The urban mouse, Mus domesticus, and its role in the transmission of Toxoplasma gondii infection
  Key Words  
  Mus domesticus, disease transmission, Toxoplasma gondii
  R.H. Williams, R.G. Murphy, J.M. Hughes and G. Hide
  As part of an investigation into the potential public health threats posed by infestations of the urban house mouse (Mus domesticus) in the UK, 200 mice were trapped and screened for the presence of a number of zoonotic diseases. Results indicated that none of the mice were infected with Strongyloides stercoralis, Trichuris trichiura, Hymenolepsis nana, Campylobacter, Escherichia coli 0157, Listeria, Shigella, Salmonella, Yersinia or Coxiella burneti. Four mice tested positive for Cryptospordium, and two for Chlamydia. Forty-two percent were infested with fleas. Serological testing confirmed that 1% of the mice were infected with Toxoplasma gondii. When infection was determined by detection of T. gondii-specific DNA using the SAG1-PCR, an infection rate of 58.5% was found. This is considerably higher than the infection rates reported by previous authors. Mice (along with most warm blooded animals) act as intermediate hosts of this parasite, but cats are the only known definitive host. The only known definitive host is the cat.

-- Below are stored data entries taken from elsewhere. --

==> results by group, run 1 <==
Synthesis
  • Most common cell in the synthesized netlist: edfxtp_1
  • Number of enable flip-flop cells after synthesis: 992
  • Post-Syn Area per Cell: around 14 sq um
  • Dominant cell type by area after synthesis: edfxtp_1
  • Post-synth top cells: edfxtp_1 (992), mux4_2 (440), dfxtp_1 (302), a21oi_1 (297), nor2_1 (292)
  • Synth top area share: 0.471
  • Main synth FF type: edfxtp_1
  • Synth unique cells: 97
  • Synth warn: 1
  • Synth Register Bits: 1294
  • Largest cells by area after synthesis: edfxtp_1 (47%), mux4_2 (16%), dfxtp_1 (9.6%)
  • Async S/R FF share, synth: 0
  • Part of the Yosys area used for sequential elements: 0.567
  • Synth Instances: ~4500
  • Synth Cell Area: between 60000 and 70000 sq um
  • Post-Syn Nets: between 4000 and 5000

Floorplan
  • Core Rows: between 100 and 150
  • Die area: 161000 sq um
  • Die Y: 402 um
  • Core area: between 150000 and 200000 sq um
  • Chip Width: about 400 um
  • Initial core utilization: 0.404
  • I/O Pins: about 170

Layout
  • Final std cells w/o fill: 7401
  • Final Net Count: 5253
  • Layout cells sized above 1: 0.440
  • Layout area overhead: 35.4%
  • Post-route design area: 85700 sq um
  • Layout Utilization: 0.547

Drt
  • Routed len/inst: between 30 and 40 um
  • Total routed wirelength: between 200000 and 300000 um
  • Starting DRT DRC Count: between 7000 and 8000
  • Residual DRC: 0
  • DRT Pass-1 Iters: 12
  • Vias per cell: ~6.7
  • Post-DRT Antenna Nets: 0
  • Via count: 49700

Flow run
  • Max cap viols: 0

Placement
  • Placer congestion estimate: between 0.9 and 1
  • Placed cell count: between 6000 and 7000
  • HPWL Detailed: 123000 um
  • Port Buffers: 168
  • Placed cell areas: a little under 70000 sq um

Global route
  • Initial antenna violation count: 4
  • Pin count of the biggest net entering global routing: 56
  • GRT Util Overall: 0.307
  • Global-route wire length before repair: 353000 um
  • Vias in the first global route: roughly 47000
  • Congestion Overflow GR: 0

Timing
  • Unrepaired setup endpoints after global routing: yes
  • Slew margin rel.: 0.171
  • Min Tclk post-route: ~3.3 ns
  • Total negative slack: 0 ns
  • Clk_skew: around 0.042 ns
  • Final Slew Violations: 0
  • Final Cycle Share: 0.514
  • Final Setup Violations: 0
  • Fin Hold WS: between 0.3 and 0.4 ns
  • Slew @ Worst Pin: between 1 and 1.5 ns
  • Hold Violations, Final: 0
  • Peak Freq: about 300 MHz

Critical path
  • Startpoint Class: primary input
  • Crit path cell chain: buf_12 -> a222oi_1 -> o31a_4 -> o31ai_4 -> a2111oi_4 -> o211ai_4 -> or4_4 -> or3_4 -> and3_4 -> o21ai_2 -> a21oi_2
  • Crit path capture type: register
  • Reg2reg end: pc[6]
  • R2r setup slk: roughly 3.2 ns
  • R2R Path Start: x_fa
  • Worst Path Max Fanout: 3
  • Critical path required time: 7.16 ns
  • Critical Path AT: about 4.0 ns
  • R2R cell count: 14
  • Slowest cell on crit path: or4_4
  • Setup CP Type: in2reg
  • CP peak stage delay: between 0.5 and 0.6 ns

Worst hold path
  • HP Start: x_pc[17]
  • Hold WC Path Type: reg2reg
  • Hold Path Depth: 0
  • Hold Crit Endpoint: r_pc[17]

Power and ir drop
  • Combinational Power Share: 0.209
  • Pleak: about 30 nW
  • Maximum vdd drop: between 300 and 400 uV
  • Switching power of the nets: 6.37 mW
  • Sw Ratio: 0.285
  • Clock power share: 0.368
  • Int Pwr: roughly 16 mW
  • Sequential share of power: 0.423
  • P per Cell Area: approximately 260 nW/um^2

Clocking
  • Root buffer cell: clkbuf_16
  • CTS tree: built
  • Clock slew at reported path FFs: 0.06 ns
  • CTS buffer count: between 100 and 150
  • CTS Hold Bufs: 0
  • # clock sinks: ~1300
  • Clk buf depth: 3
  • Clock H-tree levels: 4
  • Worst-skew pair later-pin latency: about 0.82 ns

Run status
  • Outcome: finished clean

Public health importance of Toxoplasma gondii lies in its ability to cause serious pathology in certain vulnerable groups, such as pregnant women (e.g. foetal pathology/abortion) and the immunocompromised (e.g. fatal encephalitis). Human infection is via ingestion of food and/or water contaminated with oocysts excreted by cats, by consumption of tissue cysts in undercooked meat and by vertical transmission from mother to foetus. Current approaches to the control of mice in urban areas are discussed in the light of these high infection rates.